Expanding color flux tubes and instabilities

TL;DR

This paper analytically studies the early-stage glasma in high-energy heavy-ion collisions, revealing flux tube expansion, decay of field strength, and magnetic instabilities, with implications for understanding quark-gluon plasma formation.

Contribution

It provides a novel analytic analysis of flux tube dynamics and instabilities in the glasma, highlighting magnetic instabilities and the decay process of color fields.

Findings

Magnetic flux tubes exhibit instabilities due to Landau level fluctuations.

Electric flux tubes decay rapidly without apparent instabilities.
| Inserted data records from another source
What follows belongs to an exercise in optimizing a design on an open flow for small area and a short achievable clock period; a production flow would make more cautious choices.

==> inputs of v20 <==
Design frame_detector, start of the top module:
module frame_detector #(
  parameter int FIFO_DEPTH = 4
) (
  input  logic        clk_in,
  input  logic        rst_n,
  input  logic [15:0] data_in,
  output logic        data_out_ch1, data_out_ch2, data_out_ch3, data_out_ch4,
  output logic        data_out_ch5, data_out_ch6, data_out_ch7, data_out_ch8,
  output logic        data_vld_ch1, data_vld_ch2, data_vld_ch3, data_vld_ch4,
  output logic        data_vld_ch5, data_vld_ch6, data_vld_ch7, data_vld_ch8,
  output logic        fifo_empty,
  output logic        fifo_full,
  output logic        crc_valid_o,
  output logic        crc_err
);
Settings: LEC_CHECK=0, CAP_MARGIN=20, CORE_MARGIN=2, CORE_UTILIZATION=40, PLACE_DENSITY=0.6, SLEW_MARGIN=20; clock period 14.0 ns.
standard.sh (not shown) runs the stock make flow with config.mk's settings and CLKGATE_MAP_FILE= SYNTH_SCRIPT=/design/flow/synth_recipe.tcl, a recipe that flattens the netlist after the stock synthesis.
==> flow/flow/run.sh <==
#!/bin/bash
set -euo pipefail
export FLOW_CLK_PORT=clk_in
bash standard.sh SETUP_SLACK_MARGIN=10.4 CTS_CLUSTER_SIZE=25 CTS_CLUSTER_DIAMETER=100 CORE_UTILIZATION=60 PLACE_DENSITY=0.75  finish > standard_finish.log 2>&1
==> v35 (differences from v20) <==
--- a/flow/design.v
+++ b/flow/design.v
@@ -1,17 +1,18 @@
 package frame_detector_pkg;
   localparam logic [15:0] HEADER_WORD  = 16'hE0E0;
   localparam logic [15:0] TRAILER_WORD = 16'h0E0E;
   localparam int          MAX_WORDS    = 8;
   localparam int          DATA_W       = MAX_WORDS * 16;
   localparam int          NSLOT        = 5;
-  localparam logic [2:0]  P_HUNT  = 3'd0;
-  localparam logic [2:0]  P_HDR2  = 3'd1;
-  localparam logic [2:0]  P_CHAN  = 3'd2;
-  localparam logic [2:0]  P_BODY  = 3'd3;
-  localparam logic [2:0]  P_CHECK = 3'd4;
+  localparam logic [2:0]  P_SKIP  = 3'd0;
+  localparam logic [2:0]  P_HUNT  = 3'd1;
+  localparam logic [2:0]  P_HDR2  = 3'd2;
+  localparam logic [2:0]  P_CHAN  = 3'd3;
+  localparam logic [2:0]  P_BODY  = 3'd4;
+  localparam logic [2:0]  P_CHECK = 3'd5;
 endpackage
 module frame_fifo #(
   parameter int NSLOT = 5,
   parameter int NW    = 8
 ) (
   input  logic             clk_in,
@@ -70,12 +71,13 @@
   output logic        crc_err
 );
   localparam logic [15:0] HEADER_WORD  = frame_detector_pkg::HEADER_WORD;
   localparam logic [15:0] TRAILER_WORD = frame_detector_pkg::TRAILER_WORD;
   localparam int          MAX_WORDS    = frame_detector_pkg::MAX_WORDS;
   localparam int          NSLOT        = FIFO_DEPTH + 1;
+  localparam logic [2:0]  P_SKIP       = frame_detector_pkg::P_SKIP;
   localparam logic [2:0]  P_HUNT       = frame_detector_pkg::P_HUNT;
   localparam logic [2:0]  P_HDR2       = frame_detector_pkg::P_HDR2;
   localparam logic [2:0]  P_CHAN       = frame_detector_pkg::P_CHAN;
   localparam logic [2:0]  P_BODY       = frame_detector_pkg::P_BODY;
   localparam logic [2:0]  P_CHECK      = frame_detector_pkg::P_CHECK;
   function automatic logic onehot4(input logic [3:0] x);
@@ -86,56 +88,57 @@
     c = crc ^ word;
     for (int i = 0; i < 16; i++) begin
       c = c[15] ? ({c[14:0], 1'b0} ^ 16'h1021) : {c[14:0], 1'b0};
     end
     crc16_step = c;
   endfunction
-  localparam logic [15:0] CRC_GOOD = crc16_step(crc16_step(16'h0000, TRAILER_WORD), TRAILER_WORD);
-  logic [15:0]      w_d;    
+  localparam logic [15:0] CRC_GOOD = crc16_step(16'h0000, TRAILER_WORD);
+  logic [15:0]      r_d;
   logic [2:0]       r_pstate, w_pnext;
   logic [3:0]       r_cnt;
   logic             r_prev_trl;
   logic [15:0]      r_crc;
   logic             w_hdr, w_trl, w_chan_ok, w_trailer, w_overflow, w_end, w_match;
   logic             w_push, w_pop;
   logic [2:0]       w_ch_enc;
   logic [MAX_WORDS-1:0] w_wr_word;
-  assign w_d = data_in;
-  assign w_hdr      = (w_d == HEADER_WORD);
-  assign w_trl      = (w_d == TRAILER_WORD);
-  assign w_chan_ok  = (w_d[15:8] == 8'h00) &&
-                      ((onehot4(w_d[3:0]) && (w_d[7:4] == 4'h0)) ||
-                       (onehot4(w_d[7:4]) && (w_d[3:0] == 4'h0)));
+  always_ff @(posedge clk_in) r_d <= data_in;
+  assign w_hdr      = (r_d == HEADER_WORD);
+  assign w_trl      = (r_d == TRAILER_WORD);
+  assign w_chan_ok  = (r_d[15:8] == 8'h00) &&
+                      ((onehot4(r_d[3:0]) && (r_d[7:4] == 4'h0)) ||
+                       (onehot4(r_d[7:4]) && (r_d[3:0] == 4'h0)));
   assign w_trailer  = w_trl && r_prev_trl;
   assign w_overflow = (r_cnt == 4'd10) || ((r_cnt == 4'd9) && !w_trl);
-  assign w_end      = (r_pstate == P_CHECK);
+  assign w_end      = (r_pstate == P_BODY) && w_trailer && (r_cnt >= 4'd3);
   assign w_match    = (r_crc == CRC_GOOD);
-  assign w_ch_enc   = {w_d[7] | w_d[6] | w_d[5] | w_d[4],
-                       w_d[7] | w_d[6] | w_d[3] | w_d[2],
-                       w_d[7] | w_d[5] | w_d[3] | w_d[1]};
+  assign w_ch_enc   = {r_d[7] | r_d[6] | r_d[5] | r_d[4],
+                       r_d[7] | r_d[6] | r_d[3] | r_d[2],
+                       r_d[7] | r_d[5] | r_d[3] | r_d[1]};
   always_comb begin
     w_pnext = r_pstate;
     case (r_pstate)
+      P_SKIP:  w_pnext = P_HUNT;
       P_HUNT:  if (w_hdr) w_pnext = P_HDR2;
       P_HDR2:  w_pnext = w_hdr ? P_CHAN : P_HUNT;
       P_CHAN:  w_pnext = w_chan_ok ? P_BODY : P_HUNT;
       P_BODY: begin
         if (w_trailer)       w_pnext = (r_cnt >= 4'd3) ? P_CHECK : P_HUNT;
         else if (w_overflow) w_pnext = P_HUNT;
       end
       P_CHECK: w_pnext = w_hdr ? P_HDR2 : P_HUNT;
       default: w_pnext = P_HUNT;
     endcase
   end
   always_ff @(posedge clk_in) begin
-    if (!rst_n) r_pstate <= P_HUNT;
+    if (!rst_n) r_pstate <= P_SKIP;
     else        r_pstate <= w_pnext;
   end
   always_ff @(posedge clk_in) begin
     r_cnt      <= (r_pstate == P_CHAN) ? 4'd0 : r_cnt + 4'd1;
-    r_crc      <= (r_pstate == P_CHAN) ? 16'h0000 : crc16_step(r_crc, w_d);
+    r_crc      <= (r_pstate == P_CHAN) ? 16'h0000 : crc16_step(r_crc, r_d);
     r_prev_trl <= w_trl;
   end
   always_comb begin
     for (int k = 0; k < MAX_WORDS; k++) w_wr_word[k] = (r_pstate == P_BODY) && (r_cnt == 4'(k));
   end
   logic [NSLOT-1:0]     r_wr_sel, r_rd_sel, w_sp, w_fetch_slot;
@@ -161,13 +164,13 @@
   end
   assign w_busy = r_shift && (r_b[6:4] != r_nw);
   frame_fifo #(.NSLOT(NSLOT), .NW(MAX_WORDS)) u_fifo (
     .clk_in     (clk_in),
     .i_wr_sel   (r_wr_sel),
     .i_wr_word  (w_wr_word & {MAX_WORDS{!(r_full && w_busy)}}),
-    .i_wr_data  (w_d),
+    .i_wr_data  (r_d),
     .i_ch_we    (r_pstate == P_CHAN),
     .i_ch       (w_ch_enc),
     .i_nw_we    (r_pstate == P_BODY),
     .i_nw       (3'(r_cnt - 4'd3)),
     .i_rd_sel   (w_fetch_slot),
     .i_rd_word  (w_fetch_word),
==> flow/flow/run.sh (replaced) <==
#!/bin/bash
set -euo pipefail
bash standard.sh SETUP_SLACK_MARGIN=10.4 CTS_CLUSTER_SIZE=25 CTS_CLUSTER_DIAMETER=100 CORE_UTILIZATION=75 PLACE_DENSITY=0.85 finish > standard_finish.log 2>&1
==> metrics.md <==
| Metric | Value |
|---|---|
| XOR/XNOR share of the synthesized area | `0.0208` |
| Final GP Congestion | `around 0.88` |
| Die Ht | `about 220 um` |
| Final hold slack | `approximately 0.46 ns` |
| Crit-path slowest cell | `or4_4` |
| P_clk | `approximately 0.0012 W` |
| GR Util met3 | `0.110` |
| Clock-cell share of area | `0.0327` |
| Status | `timing/DRC/antenna clean` |
| Clock Skews | `0.0351 ns` |
| Initial antenna violation count | `1` |
[end of results for v20]
From an optimization exercise on the open Yosys and OpenROAD flow, aimed at small area; shortcuts taken in it are not production practice. RTL that was checked went through simulation tests only; none was proved equivalent to the original. Power and IR drop assume default switching activity.

==> run C: inputs <==
==> flow/design.v (excerpt) <==
module eth_prbs_top (
	input logic clock,
	input logic reset,
	input logic start,
	input frame_pkg::mac_t dest_mac,
	input frame_pkg::mac_t src_mac,
	input frame_pkg::ether_type_t ether_type,
	output logic tvalid,
	input logic tready,
	output frame_pkg::beat_t tdata,
	output frame_pkg::keep_t tkeep,
	output logic tlast,
	output logic busy,
	input logic rx_valid,
	input frame_pkg::beat_t rx_data,
	input frame_pkg::keep_t rx_keep,
	input logic rx_last,
	output frame_pkg::mac_t rx_dest_mac,
	output frame_pkg::mac_t rx_src_mac,
	output frame_pkg::ether_type_t rx_ether_type,
	output logic header_valid,
	output logic frame_done,
	output logic frame_error,
	output logic [15:0] error_count
);
clock: 9.0 ns
lec_check: 0
cap_margin: 20
core_margin: 2
core_utilization: 40
slew_margin: 20
standard.sh (not shown) runs the stock make flow with config.mk's settings and CLKGATE_MAP_FILE= SYNTH_SCRIPT=/design/flow/synth_recipe.tcl, a recipe that flattens the netlist after the stock synthesis.
==> flow/flow/run.sh <==
#!/bin/bash
# Standard layout, with the port buffers made from the smallest buffer cell.
set -euo pipefail
bash standard.sh BUFFER_PORTS_ARGS="-buffer_cell sky130_fd_sc_hd__buf_1" finish > standard_make.log 2>&1
==> run D (differences from run C) <==
Settings changed: CORE_UTILIZATION 40 to 65.
==> results.txt <==
- Non-clock buffer count: run C is higher than run D (7).
- Register-to-register slack is about the same in run C and run D.
- In synthesized area, run D and run C do not differ.
- In sequential power, run C and run D hardly differ.
- First-iteration DRC count: run C is smaller than run D (about 40%).
- Hold slack: run D is higher than run C (0.0093 ns).
Function was not checked in any run of this note: the RTL went through the layout flow alone.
Magnetic instabilities grow on the order of 1/Q_s, influencing early glasma evolution.

Abstract

We present an analytic study of the physics of the glasma which is a strong classical gluon field created at early stage of high-energy heavy-ion collisions. Our analysis is based on the picture that the glasma just after the collision is made of color electric and magnetic flux tubes extending in the longitudinal direction with their diameters of the order of 1/Q_s (Q_s is the saturation scale of the colliding nuclei). We find that both the electric and magnetic flux tubes expand outwards and the field strength inside the flux tube decays rapidly in time. Next we investigate whether there exist instabilities against small rapidity-dependent perturbations for a fixed color configuration. We find that the magnetic background field exhibits an instability induced by the fluctuations in the lowest Landau level, and it grows in the time scale of 1/Q_s. For the electric background field we find no apparent instability while the possible relation to the Schwinger mechanism for particle pair creations is suggested.